Below the illustration of the “contribution” of the metrics:
Recall
— the proportion of correctly identified objects among the total number of all objects actually displayed on an image (i.e. the ratio of the number of true positive to sum of true positive and true negative results). The measure of recall reflects an ability of an algorithm (or some recognition tool) to “predict” as many positive results as possible, but does not assess the proportion of possible false positive results.
Rolling shutter (the Progressive Shutter term is also in use)
— a method of image getting when a single frame is formed not entirely at once but taken progressively from the forming matrix. The opposite if the “full-frame shutter” (Global Shutter) which forms a frame instantly, but concedes to Rolling Shutter in the field of final image quality. The Rolling Shutter technology is used widely in devices equipped with CMOS matrix (complementary metal-oxide semiconductor structure), whose advantages overlap disadvantages this technology completely.
Images obtained in this way are distorted since an object is displaced relative to photo or video device during the complete information reading from all rows of the matrix, i.e. different parts of an object are spaced apart. The main way to fix such kind of distortions is to apply post-processing to a photo and video material within specialized editors.
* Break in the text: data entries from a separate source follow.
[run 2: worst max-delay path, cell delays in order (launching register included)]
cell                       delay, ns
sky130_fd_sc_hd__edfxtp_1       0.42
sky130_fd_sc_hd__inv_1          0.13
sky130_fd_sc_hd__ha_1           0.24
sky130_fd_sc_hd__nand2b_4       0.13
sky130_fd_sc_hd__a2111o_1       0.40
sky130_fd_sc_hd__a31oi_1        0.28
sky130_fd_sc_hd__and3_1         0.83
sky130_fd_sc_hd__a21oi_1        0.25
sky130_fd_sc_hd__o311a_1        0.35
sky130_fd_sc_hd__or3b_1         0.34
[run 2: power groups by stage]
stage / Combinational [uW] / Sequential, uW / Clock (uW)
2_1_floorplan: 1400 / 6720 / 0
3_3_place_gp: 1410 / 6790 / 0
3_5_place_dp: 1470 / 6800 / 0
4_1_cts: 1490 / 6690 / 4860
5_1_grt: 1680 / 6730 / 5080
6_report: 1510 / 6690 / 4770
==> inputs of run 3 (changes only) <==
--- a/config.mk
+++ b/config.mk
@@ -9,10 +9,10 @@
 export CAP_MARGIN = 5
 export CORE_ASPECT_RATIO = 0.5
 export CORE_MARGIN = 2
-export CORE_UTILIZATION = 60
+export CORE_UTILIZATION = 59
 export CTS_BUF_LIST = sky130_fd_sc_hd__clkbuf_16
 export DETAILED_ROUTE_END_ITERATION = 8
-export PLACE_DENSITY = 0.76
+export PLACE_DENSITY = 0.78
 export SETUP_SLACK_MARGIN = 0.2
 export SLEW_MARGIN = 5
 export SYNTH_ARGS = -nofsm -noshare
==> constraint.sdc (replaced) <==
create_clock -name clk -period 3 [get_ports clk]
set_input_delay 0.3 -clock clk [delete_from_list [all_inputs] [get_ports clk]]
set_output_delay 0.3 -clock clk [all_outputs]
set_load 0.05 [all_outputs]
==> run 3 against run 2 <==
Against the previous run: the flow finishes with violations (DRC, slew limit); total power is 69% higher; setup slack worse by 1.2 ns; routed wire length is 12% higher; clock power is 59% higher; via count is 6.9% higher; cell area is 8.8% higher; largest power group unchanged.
An alternative to CMOS matrix could be charge-coupled devices (CCDs): they perform operations of moving objects registration (which have recognition marks like identification numbers on railway carriages) much more efficiently due to higher sensitivity, allowing to get rid of image artifacts. However, high cost is the main disadvantage of CCDs.
SDK (Software Development Kit)
— a set of interfaces and libraries which is used by software developers for creating applications targeted upon certain software package, operating system or a hardware platform. SDK significantly reduces integration time between systems that differ by including code examples and technical documentation and having all the advantages of each platform.
UIC (Union Internationale des Chemins de fer fr, International Union of Railways en)
— an international organization (established 20th of October, 1922), which unites national railway companies in order to solve problems in the area of railway transport development in collaboration, as well as to unify procedures and harmonize relationship among the European countries - members of international railway transportation system. Consists of about 199 representatives from all the five continents with railway connections nowadays.
Wagon CIS Number Recognition (Wagon CIS Code Recognition)
— a technology recognition of the rolling stock (produced in FSU countries) identification numbers conforming to the standard used in the former Soviet Union countries (1,520 mm / 4 ft 11 27⁄32 in gauge), used by Intlab Wagon SDK.
Wagon UIC Number Recognition (Wagon UIC Code Recognition)
— a technology recognition of the rolling stock identification numbers conforming to the UIC standard where is used (1,435 mm / 4 ft 8 1/2 in) gauge, used by Intlab UIC SDK.